Police had not initially linked Devine's attacks to the same perpetrator. After the final assault, the head of the Govan CID noticed similarities between the incidents and ordered a review of all unsolved rapes since 1979. This resulted in the discovery of seven other women who described being assaulted by a man resembling Devine. After concluding that all eight attacks were perpetrated by a serial rapist, the police appealed for information on the so-called "Beast of Ibrox". The 31-year-old Devine was arrested after multiple people reported that he matched the rapist's description. Although the most recent victim could not identify him, as he had shaved off his beard after raping her to avoid recognition, another woman whom he had raped the previous year was able to pick him out of a police lineup. Devine was charged with the woman's rape and remanded in custody. Over the next few days, Devine was identified by other victims and himself confessed to several of the rapes, including the 1987 attack.

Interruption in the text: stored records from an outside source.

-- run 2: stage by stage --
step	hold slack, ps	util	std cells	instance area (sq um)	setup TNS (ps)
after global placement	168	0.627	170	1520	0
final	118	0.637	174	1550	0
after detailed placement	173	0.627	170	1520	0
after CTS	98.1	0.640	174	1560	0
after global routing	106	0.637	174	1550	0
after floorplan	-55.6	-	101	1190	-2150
## src/rtl/uart_reg_decoder_pkg.sv

```systemverilog
package uart_reg_decoder_pkg;

    typedef enum logic {
        MAP_DATA    = 1'b0,
        MAP_DIVISOR = 1'b1
    } map_state_e;

    typedef enum logic [2:0] {
        TGT_NONE   = 3'd0,
        TGT_FIFO   = 3'd1,
        TGT_IEN    = 3'd2,
        TGT_DIV_LO = 3'd3,
        TGT_DIV_HI = 3'd4,
        TGT_LINE   = 3'd5
    } target_e;

endpackage

```

## src/rtl/uart_map_fsm.sv

```systemverilog
module uart_map_fsm
    import uart_reg_decoder_pkg::*;
(
    input  logic clk,
    input  logic rst_n,
    input  logic line_wr,
    input  logic sel_bit,
    output logic divisor_map
);

    map_state_e state_q, state_d;

    // next state: T_OPEN_DIVISOR, T_CLOSE_DIVISOR, T_HOLD
    always_comb begin
        state_d = state_q;
        unique case (state_q)
            MAP_DATA:    if (line_wr && sel_bit)  state_d = MAP_DIVISOR;
            MAP_DIVISOR: if (line_wr && !sel_bit) state_d = MAP_DATA;
            default:     state_d = MAP_DATA;
        endcase
    end

    always_ff @(posedge clk or negedge rst_n) begin
        if (!rst_n) state_q <= MAP_DATA;
        else        state_q <= state_d;
    end

    always_comb begin
        unique case (state_q)
            MAP_DIVISOR: divisor_map = 1'b1;
            default:     divisor_map = 1'b0;
        endcase
    end

    AST_MAP_FOLLOWS_WRITE: assert property (@(posedge clk) disable iff (!rst_n)
        line_wr |=> (divisor_map == $past(sel_bit))) else $error("map state mismatch");

    AST_MAP_HOLDS: assert property (@(posedge clk) disable iff (!rst_n)
        !line_wr |=> $stable(divisor_map)) else $error("map changed without write");

endmodule

```

## src/rtl/uart_addr_decode.sv

```systemverilog
module uart_addr_decode
    import uart_reg_decoder_pkg::*;
#(
    parameter int ADDR_W = 8,
    parameter logic [ADDR_W-1:0] OFF_DATA = 8'h80,
    parameter logic [ADDR_W-1:0] OFF_CTRL = 8'h84,
    parameter logic [ADDR_W-1:0] OFF_LINE = 8'h8C
)(
    input  logic [ADDR_W-1:0] addr,
    input  logic              wr_en,
    input  logic              rd_en,
    input  logic              divisor_map,
    output target_e           target,
    output logic              is_write,
    output logic              is_read
);

    always_comb begin
        is_write = wr_en;
        is_read  = rd_en && !wr_en;
        target   = TGT_NONE;
        if (wr_en || rd_en) begin
            if (addr == OFF_LINE)      target = TGT_LINE;
            else if (addr == OFF_DATA) target = divisor_map ? TGT_DIV_LO : TGT_FIFO;
            else if (addr == OFF_CTRL) target = divisor_map ? TGT_DIV_HI : TGT_IEN;
        end
    end

endmodule

```

## src/rtl/uart_divisor_latch.sv

```systemverilog
module uart_divisor_latch #(
    parameter int REG_W = 8,
    localparam int DIV_W = 2 * REG_W
)(
    input  logic             clk,
    input  logic             rst_n,
    input  logic             wr_lo,
    input  logic             wr_hi,
    input  logic [REG_W-1:0] wbyte,
    output logic [DIV_W-1:0] div_value
);

    logic [REG_W-1:0] byte_q [2];
    logic [1:0]       wr_sel;

    assign wr_sel = {wr_hi, wr_lo};

    for (genvar i = 0; i < 2; i++) begin : g_byte
        always_ff @(posedge clk or negedge rst_n) begin
            if (!rst_n)         byte_q[i] <= '0;
            else if (wr_sel[i]) byte_q[i] <= wbyte;
        end
        assign div_value[i*REG_W +: REG_W] = byte_q[i];
    end

    AST_DIV_ONE_WRITE: assert property (@(posedge clk) disable iff (!rst_n)
        !(wr_lo && wr_hi)) else $error("two divisor writes");

    AST_DIV_STABLE: assert property (@(posedge clk) disable iff (!rst_n)
        !(wr_lo || wr_hi) |=> $stable(div_value)) else $error("divisor drift");

endmodule

```

## src/rtl/uart_read_mux.sv

```systemverilog
module uart_read_mux
    import uart_reg_decoder_pkg::*;
#(
    parameter int DATA_W = 32,
    parameter int REG_W  = 8,
    localparam int DIV_W = 2 * REG_W
)(
    input  target_e           target,
    input  logic              is_read,
    input  logic [REG_W-1:0]  rx_byte,
    input  logic [REG_W-1:0]  ien_value,
    input  logic [REG_W-1:0]  line_ctrl,
    input  logic [DIV_W-1:0]  div_value,
    output logic [DATA_W-1:0] rdata
);

    logic [REG_W-1:0] sel_byte;

    always_comb begin
        sel_byte = '0;
        if (is_read) begin
            unique case (target)
                TGT_FIFO:   sel_byte = rx_byte;
                TGT_IEN:    sel_byte = ien_value;
                TGT_DIV_LO: sel_byte = div_value[REG_W-1:0];
                TGT_DIV_HI: sel_byte = div_value[DIV_W-1:REG_W];
                TGT_LINE:   sel_byte = line_ctrl;
                default:    sel_byte = '0;
            endcase
        end
        rdata = {{(DATA_W-REG_W){1'b0}}, sel_byte};
    end

endmodule

```

## src/rtl/uart_reg_decoder.sv

```systemverilog
module uart_reg_decoder
    import uart_reg_decoder_pkg::*;
#(
    parameter int ADDR_W = 8,
    parameter int DATA_W = 32,
    parameter int REG_W  = 8,
    parameter logic [ADDR_W-1:0] OFF_DATA = 8'h80,
    parameter logic [ADDR_W-1:0] OFF_CTRL = 8'h84,
    parameter logic [ADDR_W-1:0] OFF_LINE = 8'h8C,
    localparam int DIV_W = 2 * REG_W
)(
    input  logic              clk,
    input  logic              rst_n,
    input  logic [ADDR_W-1:0] addr,
    input  logic              wr_en,
    input  logic              rd_en,
    input  logic [DATA_W-1:0] wdata,
    output logic [DATA_W-1:0] rdata,
    input  logic [REG_W-1:0]  rx_byte,
    output logic              rx_pop,
    output logic              tx_push,
    output logic [REG_W-1:0]  tx_byte,
    input  logic [REG_W-1:0]  ien_value,
    output logic              ien_wr,
    output logic [REG_W-1:0]  ien_byte,
    output logic [REG_W-1:0]  line_ctrl,
    output logic [DIV_W-1:0]  div_value
);

    target_e          target;
    logic             is_write, is_read;
    logic             divisor_map;
    logic             line_wr;
    logic [REG_W-2:0] line_low_q;
    logic [REG_W-1:0] wbyte;

    assign wbyte = wdata[REG_W-1:0];

    uart_addr_decode #(
        .ADDR_W(ADDR_W), .OFF_DATA(OFF_DATA), .OFF_CTRL(OFF_CTRL), .OFF_LINE(OFF_LINE)
    ) u_decode (
        .addr(addr), .wr_en(wr_en), .rd_en(rd_en), .divisor_map(divisor_map),
        .target(target), .is_write(is_write), .is_read(is_read)
    );

    assign line_wr = is_write && (target == TGT_LINE);

    uart_map_fsm u_map (
        .clk(clk), .rst_n(rst_n), .line_wr(line_wr),
        .sel_bit(wbyte[REG_W-1]), .divisor_map(divisor_map)
    );

    always_ff @(posedge clk or negedge rst_n) begin
        if (!rst_n)       line_low_q <= '0;
        else if (line_wr) line_low_q <= wbyte[REG_W-2:0];
    end

    assign line_ctrl = {divisor_map, line_low_q};

    uart_divisor_latch #(.REG_W(REG_W)) u_div (
        .clk(clk), .rst_n(rst_n),
        .wr_lo(is_write && (target == TGT_DIV_LO)),
        .wr_hi(is_write && (target == TGT_DIV_HI)),
        .wbyte(wbyte), .div_value(div_value)
    );

    always_comb begin
        tx_push = is_write && (target == TGT_FIFO);
        rx_pop  = is_read  && (target == TGT_FIFO);
        ien_wr  = is_write && (target == TGT_IEN);
    end

    assign tx_byte  = wbyte;
    assign ien_byte = wbyte;

    uart_read_mux #(.DATA_W(DATA_W), .REG_W(REG_W)) u_rmux (
        .target(target), .is_read(is_read), .rx_byte(rx_byte), .ien_value(ien_value),
        .line_ctrl(line_ctrl), .div_value(div_value), .rdata(rdata)
    );

    AST_ONE_STROBE: assert property (@(posedge clk) disable iff (!rst_n)
        $onehot0({tx_push, rx_pop, ien_wr})) else $error("strobe overlap");

    AST_NO_POP_ON_WRITE: assert property (@(posedge clk) disable iff (!rst_n)
        wr_en |-> !rx_pop) else $error("pop during write");

    AST_DIVMAP_QUIET: assert property (@(posedge clk) disable iff (!rst_n)
        line_ctrl[REG_W-1] |-> !(tx_push || rx_pop || ien_wr)) else $error("data strobe in divisor map");

    AST_UPPER_ZERO: assert property (@(posedge clk) disable iff (!rst_n)
        rdata[DATA_W-1:REG_W] == '0) else $error("upper read bits set");

    AST_LINE_LOAD: assert property (@(posedge clk) disable iff (!rst_n)
        (wr_en && addr == OFF_LINE) |=> line_ctrl == $past(wdata[REG_W-1:0])) else $error("line byte load");

    AST_LINE_STABLE: assert property (@(posedge clk) disable iff (!rst_n)
        !wr_en |=> $stable(line_ctrl)) else $error("line byte drift");

endmodule

```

Later that year, Devine appeared at Edinburgh High Court for trial. He was found guilty of four counts of rape, one count of attempted rape, and attempted murder. He was sentenced to life imprisonment, the third time in Scottish history that the sentence was applied to somebody who had been convicted of rape.

==Imprisonment==
Devine served portions of his sentence at several different prisons. During his imprisonment he was reportedly friendly with infamous Scottish murderer Angus Sinclair.

Initially, Devine was held at Saughton Prison in Edinburgh. After becoming eligible for early release, Devine was controversially given a work placement outside the prison, and was allowed to go free five days a week to help him prepare for life outside prison in the event of his being paroled as part of the "Training for Freedom" program. This led to public anger that dangerous prisoners like Devine were being allowed to leave prison. However, in 2005 an investigation by the Sunday Mail found that Devine and fellow inmate Billy Stewart were exploiting the work release program to smuggle drugs into the prison, and possessed contraband mobile phones that they used to organise drug deals. The two men were removed from the Training for Freedom program but did not face criminal charges.

By 2009, Devine had been transferred to HM Prison Shotts. He was again entered into the Training for Freedom program, having served 23 years of his life sentence, but was once again removed from the program after being caught smuggling drugs into the prison and was transferred to another facility.

Although it was reported in 2017 that Devine had been released, he was in fact still imprisoned at HMP Barlinnie as of 2023.

== Death ==

He died in his cell on 6 August 2023; the Scottish Prison Service confirmed his death on 9 August and announced that it planned to hold a fatal accident inquiry.